Five Years Later: Remembering “One Mother’s Dream”


The night before my son died, I opened mail, standing in the kitchen. My boy sat at a round table, watching. Soup heated on the stove. I had worked all day, and needed to attend a class later that evening. He had stayed home from high school, sick with the flu. I opened a white envelope, and in it was an advance copy of Chicken Soup for the Christian Soul 2 containing a story I wrote, “One Mother’s Dream.” I said to Justin, “OH! Our story arrived!!!” A grin lit his face as he replied, “Let me see!” I looked at him, then asked, “Would you like me to read it out loud to you?” “Yes,” he said.

I opened the book, and began reading out loud. Occasionally I snuck a peek at him. His entire body emanated love.
I don’t have words to describe the experience–best I can find right now is as if compassion and grace pulsed between us, expanding floor to ceiling, wall to wall. When I finished, I looked at him and said, “Justin, I love you. I’m so glad you are my son.” He replied, “I  love you, Mom.”

Later, when I came home from my class, he was asleep. I looked into his bedroom, pausing. His sixteen year old boy body was buried in flannel sheets and a lumpy down comforter encased by a denim duvet cover I’d sewed for him years earlier.

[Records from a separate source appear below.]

## config.mk

```make
export PLATFORM = sky130hd
export DESIGN_NAME = pcb_core
export DESIGN_NICKNAME = d
export VERILOG_FILES = /design/src/rtl/pcb_pkg.sv /design/src/rtl/pcb_core.sv
export SDC_FILE = /design/constraint.sdc
export NUM_CORES = 2
export LEC_CHECK = 0
export BUFFER_PORTS_ARGS = -buffer_cell sky130_fd_sc_hd__buf_2
export CAP_MARGIN = 20
export CORE_UTILIZATION = 50
export CTS_BUF_LIST = sky130_fd_sc_hd__clkbuf_2
export CTS_CLUSTER_SIZE = 16
export DETAILED_ROUTE_END_ITERATION = 12
export HOLD_SLACK_MARGIN = 0.08
export PLACE_DENSITY = 0.72
export RECOVER_POWER = 100
export SLEW_MARGIN = 10
export SYNTH_ARGS = -nofsm -noshare
export SYNTH_HDL_FRONTEND = slang
export SYNTH_SLANG_ARGS = --single-unit
```

## constraint.sdc

```tcl
create_clock -name i_clk -period 30.4 [get_ports i_clk]
set_clock_uncertainty 0.05 [all_clocks]
set_input_delay 6.08 -clock i_clk [delete_from_list [all_inputs] [get_ports i_clk]]
set_output_delay 6.08 -clock i_clk [all_outputs]
set_load 0.005 [all_outputs]
```

## src/rtl/pcb_pkg.sv

```systemverilog
// shared types and constants for the polyline corner bevel block
// no dependencies; imported by pcb_vec, pcb_core and polyline_corner_bevel
package pcb_pkg;

    localparam int MaxLevels = 5;
    localparam int FracBits  = 16;
    localparam int CoordW    = 32;
    localparam int DistW     = 31;
    localparam int IterW     = 3;
    localparam int CfgIdxW   = 1;

    // register indexes on the configuration port
    localparam logic [CfgIdxW-1:0] CfgDistance   = 1'b0;
    localparam logic [CfgIdxW-1:0] CfgIterations = 1'b1;

    // three coordinates, x in the lowest slot
    typedef logic [2:0][CoordW-1:0] t_point;

    // request to the vector unit
    typedef struct packed {
        logic start;
        logic edge_mode;   // 1: edge length, 0: set-back point
    } t_vec_cmd;

    // point request from the corner sequencer to the output stage
    typedef struct packed {
        logic   valid;
        logic   last;
        t_point point;
    } t_emit;

endpackage

```

## src/rtl/pcb_core.sv

```systemverilog
// corner sequencer: walks the recursive cut depth first with an explicit frame stack
// drives the shared vector unit pcb_vec; uses pcb_pkg
module pcb_core
    import pcb_pkg::*;
#(
    parameter int MAX_LEVELS = MaxLevels
) (
    input  logic             i_clk,
    input  logic             i_rst_n,
    input  logic             i_start,
    input  logic             i_tail,
    input  t_point           i_p1,
    input  t_point           i_p2,
    input  t_point           i_p3,
    input  logic [DistW-1:0] i_dist,
    input  logic [IterW-1:0] i_levels,
    output logic             o_done,
    output t_emit            o_emit,
    input  logic             i_emit_ready,
    output t_vec_cmd         o_vec_cmd,
    output t_point           o_vec_from,
    output t_point           o_vec_to,
    output logic [DistW-1:0] o_vec_dist,
    input  logic             i_vec_done,
    input  t_point           i_vec_point,
    input  logic [DistW-1:0] i_vec_nd
);

    localparam int IW = (MAX_LEVELS > 1) ? $clog2(MAX_LEVELS) : 1;

    localparam logic [2:0] C_IDLE = 3'd0;
    localparam logic [2:0] C_A    = 3'd1;
    localparam logic [2:0] C_B    = 3'd2;
    localparam logic [2:0] C_E    = 3'd3;
    localparam logic [2:0] C_EMA  = 3'd4;
    localparam logic [2:0] C_EMB  = 3'd5;
    localparam logic [2:0] C_POP  = 3'd6;
    localparam logic [2:0] C_DONE = 3'd7;

    logic [2:0]        r_state;
    logic              r_wait;
    logic              r_tail;
    logic [IterW-1:0]  r_levels;
    logic [IW-1:0]     r_sp;
    logic [MAX_LEVELS-1:0] r_ph;
    t_point            r_p1;
    t_point            r_p2;
    t_point            r_p3;
    t_point            r_a;
    t_point            r_b;
    logic [DistW-1:0]  r_dist;

    // frame stack: two cut points, far neighbour and distance of each open frame
    t_point            r_st_a  [MAX_LEVELS];
    t_point            r_st_b  [MAX_LEVELS];
    t_point            r_st_p3 [MAX_LEVELS];
    logic [DistW-1:0]  r_st_nd [MAX_LEVELS];

    logic [IW-1:0]     top;
    logic              leaf;
    logic              all_second;

    assign top  = r_sp - 1'b1;
    assign leaf = (int'(r_sp) + 1 == int'(r_levels));

    // the second point of a leaf is the last one when every open frame is in its second half
    always_comb begin
        all_second = 1'b1;
        for (int k = 0; k < MAX_LEVELS; k++) begin
            if (IW'(k) < r_sp && !r_ph[k]) all_second = 1'b0;
        end
    end

    // vector unit request
    always_comb begin
        o_vec_cmd.start     = !r_wait && (r_state == C_A || r_state == C_B || r_state == C_E);
        o_vec_cmd.edge_mode = (r_state == C_E);
        o_vec_from          = (r_state == C_E) ? r_a : r_p2;
        o_vec_to            = (r_state == C_A) ? r_p1 : ((r_state == C_B) ? r_p3 : r_b);
        o_vec_dist          = r_dist;
    end

    // point requests
    assign o_emit.valid = (r_state == C_EMA) || (r_state == C_EMB);
    assign o_emit.last  = (r_state == C_EMB) && all_second && !r_tail;
    assign o_emit.point = (r_state == C_EMA) ? r_a : r_b;
    assign o_done       = (r_state == C_DONE);

    // control
    always_ff @(posedge i_clk) begin
        if (!i_rst_n) begin
            r_state <= C_IDLE;
            r_wait  <= 1'b0;
            r_sp    <= '0;
            r_ph    <= '0;
        end else begin
            if (o_vec_cmd.start) r_wait <= 1'b1;
            else if (i_vec_done) r_wait <= 1'b0;
            case (r_state)
                C_IDLE: begin
                    if (i_start) begin
                        r_state <= C_A;
                        r_sp    <= '0;
                    end
                end
                C_A: begin
                    if (i_vec_done) r_state <= C_B;
                end
                C_B: begin
                    if (i_vec_done) r_state <= leaf ? C_EMA : C_E;
                end
                C_E: begin
                    if (i_vec_done) begin
                        r_ph[r_sp] <= 1'b0;
                        r_sp       <= r_sp + 1'b1;
                        r_state    <= C_A;
                    end
                end
                C_EMA: begin
                    if (i_emit_ready) r_state <= C_EMB;
                end
                C_EMB: begin
                    if (i_emit_ready) r_state <= C_POP;
                end
                C_POP: begin
                    if (r_sp == '0) begin
                        r_state <= C_DONE;
                    end else if (!r_ph[top]) begin
                        r_ph[top] <= 1'b1;
                        r_state   <= C_A;
                    end else begin
                        r_sp <= top;
                    end
                end
                C_DONE: r_state <= C_IDLE;
                default: r_state <= C_IDLE;
            endcase
        end
    end

    // working points and frame payload
    always_ff @(posedge i_clk) begin
        case (r_state)
            C_IDLE: begin
                if (i_start) begin
                    r_p1     <= i_p1;
                    r_p2     <= i_p2;
                    r_p3     <= i_p3;
                    r_dist   <= i_dist;
                    r_levels <= i_levels;
                    r_tail   <= i_tail;
                end
            end
            C_A: begin
                if (i_vec_done) r_a <= i_vec_point;
            end
            C_B: begin
                if (i_vec_done) r_b <= i_vec_point;
            end
            C_E: begin
                if (i_vec_done) begin
                    r_st_a[r_sp]  <= r_a;
                    r_st_b[r_sp]  <= r_b;
                    r_st_p3[r_sp] <= r_p3;
                    r_st_nd[r_sp] <= i_vec_nd;
                    r_p2          <= r_a;
                    r_p3          <= r_b;
                    r_dist        <= i_vec_nd;
                end
            end
            C_POP: begin
                if (r_sp != '0 && !r_ph[top]) begin
                    r_p1   <= r_st_a[top];
                    r_p2   <= r_st_b[top];
                    r_p3   <= r_st_p3[top];
                    r_dist <= r_st_nd[top];
                end
            end
            default: ;
        endcase
    end

    // open frames never reach the leaf level
    a_depth: assert property (@(posedge i_clk) disable iff (!i_rst_n)
        (r_state != C_IDLE && r_state != C_DONE) |-> (int'(r_sp) < int'(r_levels)))
        else $error("frame stack deeper than the level count");

    // the vector unit answers only while a request is outstanding
    a_vec_done: assert property (@(posedge i_clk) disable iff (!i_rst_n)
        i_vec_done |-> r_wait)
        else $error("vector unit done without a request");

    // no point leaves while the vector unit is busy
    a_emit_idle: assert property (@(posedge i_clk) disable iff (!i_rst_n)
        o_emit.valid |-> !r_wait)
        else $error("point request during vector work");

    // a marked last point ends the corner
    a_last_end: assert property (@(posedge i_clk) disable iff (!i_rst_n)
        (o_emit.valid && o_emit.last && i_emit_ready) |=> (r_state == C_POP) ##1
        (r_state == C_POP || r_state == C_DONE))
        else $error("last point before the end of the corner");

endmodule

```

# == After elaboration in Yosys (flattened, before gate mapping) ==
# Memories as Yosys holds them, arrays and structs flattened.
# Cells that the tools add are included.
# word_totals
wordCells,151
n_memories,4
input_bits,455
ram_bits,1595
out_inout_bits,324
romBits,0
regBits,527
latchBits,0
# classes
reduce_logical,37
add_sub_neg,3
n_bitwise,3
n_eq_ne,19
n_lt_le_gt_ge,9
muxes,54
shift,0
multipliers,0
div,0
# memory_table
memory,words,width,rd,rd_clocked_by_memory_dff,wr,line,text
r_st_a,5,96,1,0,1,pcb_core.sv:54,t_point r_st_a [MAX_LEVELS];
r_st_b,5,96,1,0,1,pcb_core.sv:55,t_point r_st_b [MAX_LEVELS];
r_st_p3,5,96,1,0,1,pcb_core.sv:56,t_point r_st_p3 [MAX_LEVELS];
r_st_nd,5,31,1,0,1,pcb_core.sv:57,logic [DistW-1:0] r_st_nd [MAX_LEVELS];
# ops
cell,n
96-bit two-way mux,12
96-bit one-hot mux with 3 select lines,2
96-bit one-hot mux with 2 select lines,1
31-bit two-way mux,3
31-bit one-hot mux with 3 select lines,1
3-bit two-way mux,13
3-bit one-hot mux with 8 select lines,1
2-bit inequality test (second input constant),9
5-bit two-way mux,3
1-bit two-way mux,13
3-bit == test (second input constant),4
1-bit logical AND,11
5-bit one-hot mux with 2 select lines,1
3-bit one-hot mux with 3 select lines,1
1-bit zero test,8
3-bit by 4-bit < comparator with 1-bit output (second input constant),2
4-bit AND reduction,2
7-bit AND reduction,1
1-bit demux with 3-bit select,2
3-bit by 2-bit == test with 1-bit output (second input constant),2
3-bit by 1-bit >= comparator with 1-bit output (second input constant),2
3-bit zero test,2
1-bit by 3-bit < comparator with 1-bit output (first input constant),2
2-bit by 3-bit < comparator with 1-bit output (first input constant),2
other kinds (18),25

# == Logic depth before layout (Yosys ltp) ==
# depth
depth_word,9
mapped_depth,12
ltp_nobuf,7

# == Worst setup path before layout ==
# OpenSTA, ideal clock, no wires.
# synth_timing
kind,input port to flip-flop
startpoint,input port i_vec_done
endpoint,"memory r_st_a[3][0] in the netlist's numbering, enable pin"
setup_time_ns,1.394
stages,3
arrival_ns,27.847
path_slack_ns,1.110
cell_sequence,buf_2 nand3b_1 nor3_1
# synth_between
elab_chain_len,3
# synth_lines
item,line,text
start: declaration,pcb_core.sv:24,"input logic i_vec_done,"
1-bit two-way mux,pcb_core.sv:161,if (i_vec_done) begin
1-bit two-way mux,pcb_core.sv:143,case (r_state)
1-bit two-way mux (implied by the code),pcb_core.sv:162,r_st_a[r_sp] <= r_a;
end: declaration,pcb_core.sv:54,
# Every way passes these cells.

# == Worst setup path after layout ==
# layout_timing
startpoint,input port i_vec_done
endpoint,"memory r_st_b[1][54] in the netlist's numbering, enable pin"
# layout_between
elab_chain_len,3
# layout_lines
item,line,text
1-bit two-way mux,pcb_core.sv:161,
1-bit two-way mux,pcb_core.sv:143,
1-bit two-way mux (implied by the code),pcb_core.sv:163,r_st_b[r_sp] <= r_b;
end: declaration,pcb_core.sv:55,
# Every way passes these cells.

==> results.json <==
{
  "antenna_found_initial": 28,
  "cts-root-buf": "clkbuf_2",
  "cts.sinks": 2122,
  "fp-row-count": 149,
  "via_per_inst": 6.07,
  "routabilityCongestion": 0.839,
  "synthesis.instances": 4944,
  "critical_path.top_delay_family": "buffers and inverters",
  "numCtsBuffers": 547,
  "seqPwrFrac_pct": 56.5,
  "synthDistinctLibCells": 52,
  "use_met1_pct": 37.1,
  "drv_cap": 53,
  "violations": "max-capacitance violations, max-slew violations",
  "clk_path_buf_depth": 4,
  "fin_crit_sh_pct": 63.3,
  "clk_latency_ns": 1.83,
  "gr-usage-met2_pct": 43.3,
  "placed_area_um2": 89700,
  "p_leak_nw": 31.4,
  "start_kind": "input pin",
  "final_common_cell": "edfxtp_1",
  "worst_pin_slew_ns": 9.98,
  "use_met3_pct": 5.95,
  "clkPwrFrac_pct": 27.4,
  "crit_arrival_ns": 20.41,
  "vdd_drop_max_uv": 61.5,
  "wirelength_um": 236000,
  "crit_type": "in2reg",
  "final_cell_mix": "2110 x edfxtp_1, 841 x nand2_1, 778 x clkbuf_2",
  "cts_setup_buffers": 0,
  "setup_viol": 0,
  "die_w_um": 411,
  "vias": 52000,
  "p_comb_share_pct": 16.1,
  "die_area_um2": 169000,
  "fin_setup_tns_ns": 0,
  "cp_max_fo": 140,
  "fin_area_um2": 93600,
  "synth.avg_cell_area_um2": 16.9,
  "io_pins": 779,
  "ys_ff_latch": 2122,
  "cpPeakStageDelay_ns": 6.86,
  "worstPathRequired_ns": 31.57,
  "synth_enable_flop_cells": 2110,
  "power.density_nw_per_um2": 72.9,
  "drv_slew": 3107,
  "ant_nets": 0,
  "die_y_um": 411,
  "wl_per_cell_um": 27.5,
  "post-route-drc-count": 0,
  "drt_iter0_drc": 6147,
  "internal_power_mw": 4.75,
  "grt_overflow": 0,
  "io_buffers": 778,
  "hold_buffers": 0,
  "crit_chain": "clkbuf_1 -> nand3b_1 -> nor3_1 -> clkbuf_1 -> clkbuf_1 -> clkbuf_1",
  "drive_gt1_share_pct": 26.8,
  "finalCriticalPeriod_ns": 19.24,
  "timing.critical_path.mode_cell": "clkbuf_1",
  "min-delay-path-class": "reg2reg",
  "syn_area_um2": 83500,
  "finalHoldViolations": 0,
  "cts_tree": "yes",
  "ys_seq_area_share_pct": 76.2,
  "firstDrtPassIters": 6,
  "top_usage_layer": "met2",
  "yosysWarnings": 0,
  "synthFlopType": "edfxtp_1",
  "fin_total_pwr_mw": 6.82,
  "rsz0062_at_grt": "no",
  "nets": 6473,
  "clkTransAtPathRegs_ns": 0.10,
  "track_usage_pct": 27.3,
  "initial_core_util_pct": 50.5,
  "status": "complete, but fails checks",
  "core-area_um2": 165000,
  "max_freq_mhz": 52.0,
  "switching_share_pct": 30.4,
  "htree_levels": 6,
  "grt_first_pass_wirelength_um": 337000,
  "hpwl_um": 133000,
  "grt_pass1_vias": 51900,
  "cts_resized": 0,
  "async_flop_share_pct": 0,
  "p_switching_mw": 2.08,
  "cp_slowest_cell": "clkbuf_1",
  "relSlewSlack_pct": -565,
  "synth_fp_nets": 5402,
  "syn2layout_area_growth_pct": 12.1,
  "grt_max_degree": 144,
  "end_kind": "register",
  "worst-path-buf-inv": 4
}
## through the flow
step | setup WS, ns | utilization [%] | hold slack, ns | instances
after floorplan | 1.11 | - | 0.418 | 4944
after global placement | 19.86 | 54.2 | 0.439 | 7654
after detailed placement | 19.81 | 54.2 | 0.455 | 7654
after CTS | 18.18 | 57.0 | 0.455 | 8560
after global routing | 10.01 | 56.6 | 0.468 | 8577
final | 11.16 | 56.6 | 0.446 | 8578
## sequential cells by signal, summed over array words and instances (netlist names), 5 cells and up
name        flops
r_st_b        480
r_st_nd       155
r_st_p3       480
o_vec_dist     31
r_ph            5
r_p3           96
r_a            96
r_b            96
r_p1           96
r_st_a        480
r_p2           96
## path summary, 6_finish.rpt
kind,slack (ns),from,endpoint,cells past startpoint
worst max register to register,11.20,r_sp[0],r_p1[41],11
worst min-delay path,0.45,r_p3[8],r_st_p3[1][8],0
worst max-delay path,11.16,i_vec_done,r_st_b[1][54],6
worst min register to register,0.45,r_p3[8],r_st_p3[1][8],0
## layer usage
layer / share of wire, % / wire [um]
met5: 0.040 / 94
met4: 3.2 / 7610
met3: 10 / 23600
met2: 48 / 113000
met1: 39 / 91500
## power groups by stage
stage	sequential [mW]	clock (mW)	combinational [mW]
4_1_cts	3.82	1.91	1.10
3_3_place_gp	3.87	0	1.08
5_1_grt	3.88	2.05	1.17
3_5_place_dp	3.89	0	1.09
6_report	3.86	1.87	1.10
2_1_floorplan	3.86	0	0.580
## area by class of cell
type / count / area, um^2
Multi-Input combinational cell: 2482 / 18600
Fill cell: 13200 / 71800
Sequential cell: 2122 / 63600
Clock inverter: 131 / 713
Antenna cell: 17 / 42.5
Clock buffer: 775 / 3880
Inverter: 8 / 38.8
Timing Repair Buffer: 854 / 3980
Tap cell: 2189 / 2740
## cell families (layout without fill, tap and decap cells)
family	count (synthesis)	after routing	share of synthesized area, %
simple gates	1005	1005	4.66
buf+inv	340	1768	1.63
mux	560	560	9.65
flops	2122	2122	76.2
xor+xnor	6	6	0.0629
other cells	0	17	0
compound gates	908	908	7.79
fa+ha+maj	3	3	0.0450
## Yosys cell counts, types with 3 or more instances
library cell	instances	area, um^2
mux2_2	199	2240
o2bb2ai_1	40	350
mux2i_1	185	1850
o211ai_1	50	375
buf_2	69	345
buf_1	36	135
edfxtp_1	2110	63400
nand2_1	841	3160
nand3b_1	4	30.0
nor3_1	10	50.1
and2_1	4	25.0
nand3_1	4	20.0
a31oi_1	87	544
a41oi_1	3	26.3
mux4_2	176	3960
xor2_1	3	26.3
a221oi_1	16	140
nand2b_1	3	18.8
clkbuf_1	227	852
xnor2_1	3	26.3
o221a_2	3	33.8
dfxtp_1	12	240
a22oi_1	59	443
ha_1	3	37.5
a21oi_1	176	881
inv_1	7	26.3
a221o_1	257	2570
o21ai_0	200	1000
nor2_1	117	439
nor3b_1	3	22.5
nor2b_1	9	56.3
## worst register-to-register path, delay by kind of cell (launching register included)
family | cells | cell delay (ns)
AND/OR/NAND/NOR | 3 | 2.43
adder cells (fa/ha/maj) | 1 | 0.62
XOR/XNOR | 1 | 1.54
buffers and inverters | 5 | 11.82
AO/OA/AOI/OAI | 1 | 0.19
flip-flops | 1 | 1.85
No activity file was read; power rests on OpenSTA's default activity.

The next day was a Tuesday. I had to go to my office in Denver, an hour away.

Justin asked to stay home from school, said he was sick. His head was warm. I dampened a washcloth, adding a few drops of lavender essential oil. I held my hands on his forehead, softly saying, “I’ll stay home honey.” He said, “No Mom, I’ll be okay. You go.”

I left barely in time to make an 11:30 lunch meeting. I’d put the telephone near him, already dialed his Dad’s office so all he had to do was press redial if he needed anything. I told him I wouldn’t call, in case he was asleep. I asked him to call me when he woke up.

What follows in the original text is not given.